- Raatikainen, Tomi;
- Nenes, Athanasios;
- Seinfeld, John H;
- Morales, Ricardo;
- Moore, Richard H;
- Lathem, Terry L;
- Lance, Sara;
- Padró, Luz T;
- Lin, Jack J;
- Cerully, Kate M;
- Bougiatioti, Aikaterini;
- Cozic, Julie;
- Ruehl, Christopher R;
- Chuang, Patrick Y;
- Anderson, Bruce E;
- Flagan, Richard C;
- Jonsson, Haflidi;
- Mihalopoulos, Nikos;
- Smith, James N
Cloud droplet formation depends on the condensation of water vapor on ambient aerosols, the rate of which is strongly affected by the kinetics of water uptake as expressed by the condensation (or mass accommodation) coefficient, αc.
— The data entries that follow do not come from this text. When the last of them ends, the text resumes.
From an optimization exercise on the open Yosys and OpenROAD flow, aimed at small area and a short achievable clock period; shortcuts taken in it are not production practice. Function was checked by simulation only, so behaviour that the tests miss may differ from the original. Power is estimated from default activity; no workload was simulated.

File: config.mk
export PLATFORM = sky130hd
export DESIGN_NAME = iob_plic2
export DESIGN_NICKNAME = iob_plic2
export VERILOG_FILES = /design/flow/design.v
export SDC_FILE = /design/flow/constraint.sdc
export NUM_CORES = 4
export LEC_CHECK = 0
export CAP_MARGIN = 20
export CORE_MARGIN = 2
export CORE_UTILIZATION = 40
export SLEW_MARGIN = 20
File: constraint.sdc
create_clock -name core_clock -period 120.0 [get_ports {clk}]
set_input_delay 24.0000 -clock core_clock [delete_from_list [all_inputs] [get_ports {clk}]]
set_output_delay 24.0000 -clock core_clock [all_outputs]
set_load 0.01 [all_outputs]
File: design.v
package iob_plic2_pkg;
  localparam logic [31:0] CONFIG_ADDR = 32'h0000_0000;
  localparam logic [31:0] EL_BASE     = 32'h0000_0100;
  localparam logic [31:0] IP_BASE     = 32'h0000_0200;
  localparam logic [31:0] PRIO_BASE   = 32'h0000_0400;
  localparam logic [31:0] IE_BASE     = 32'h0000_1000;
  localparam logic [31:0] CTX_BASE    = 32'h0000_2000;
  localparam logic [3:0] CTX_THR_OFF   = 4'h0;
  localparam logic [3:0] CTX_CLAIM_OFF = 4'h4;
  localparam int unsigned CFG_SRC_LSB  = 0;
  localparam int unsigned CFG_TGT_LSB  = 16;
  localparam int unsigned CFG_PRIO_LSB = 24;
  typedef enum logic [2:0] {
    SEL_NONE,
    SEL_CONFIG,
    SEL_EL,
    SEL_IP,
    SEL_PRIO,
    SEL_IE,
    SEL_THR,
    SEL_CLAIM
  } reg_sel_e;
  function automatic int unsigned plic_nw(input int unsigned sources);
    plic_nw = (sources + 32) / 32;
  endfunction
  function automatic int unsigned plic_prio_bits(input int unsigned priorities);
    plic_prio_bits = $clog2(priorities);
  endfunction
  function automatic int unsigned plic_src_bits(input int unsigned sources);
    plic_src_bits = $clog2(sources + 1);
  endfunction
  function automatic int unsigned plic_cnt_bits(input int unsigned max_pending);
    plic_cnt_bits = $clog2(max_pending + 1);
  endfunction
endpackage
module iob_plic2_gateway
#(
  parameter int unsigned MAX_PENDING_COUNT = 8
) (
  input  logic clk,
  input  logic rst,
  input  logic src,
  input  logic el,
  input  logic el_clr,
  input  logic sw_set,
  input  logic claim,
  input  logic complete,
  output logic ip,
  output logic inservice
);
  localparam int unsigned CW = iob_plic2_pkg::plic_cnt_bits(MAX_PENDING_COUNT);
  localparam logic [CW-1:0] CNT_MAX = CW'(MAX_PENDING_COUNT);
  logic          src_q;
  logic          is_q;
  logic [CW-1:0] cnt;
  logic          inc;
  always_comb begin
    inc = el & ((src & ~src_q) | sw_set);
  end
  always_ff @(posedge clk) begin
    if (rst) begin
      src_q <= 1'b0;
      is_q  <= 1'b0;
      cnt   <= '0;
    end else begin
      src_q <= src;
      if (claim) begin
        is_q <= 1'b1;
      end else if (complete) begin
        is_q <= 1'b0;
      end
      if (el_clr) begin
        cnt <= '0;
      end else if (el) begin
        if (inc && !claim && cnt != CNT_MAX) begin
          cnt <= cnt + 1'b1;
        end else if (claim && !inc && cnt != '0) begin
          cnt <= cnt - 1'b1;
        end
      end
    end
  end
  always_comb begin
    if (el) begin
      ip = (cnt != '0) & ~is_q;
    end else begin
      ip = src_q & ~is_q;
    end
    inservice = is_q;
  end
endmodule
Estimates of αc for droplet growth from activation of ambient particles vary considerably and represent a critical source of uncertainty in estimates of global cloud droplet distributions and the aerosol indirect forcing of climate. We present an analysis of 10 globally relevant data sets of cloud condensation nuclei to constrain the value of αc for ambient aerosol. We find that rapid activation kinetics (αc > 0.1) is uniformly prevalent. This finding resolves a long-standing issue in cloud physics, as the uncertainty in water vapor accommodation on droplets is considerably less than previously thought.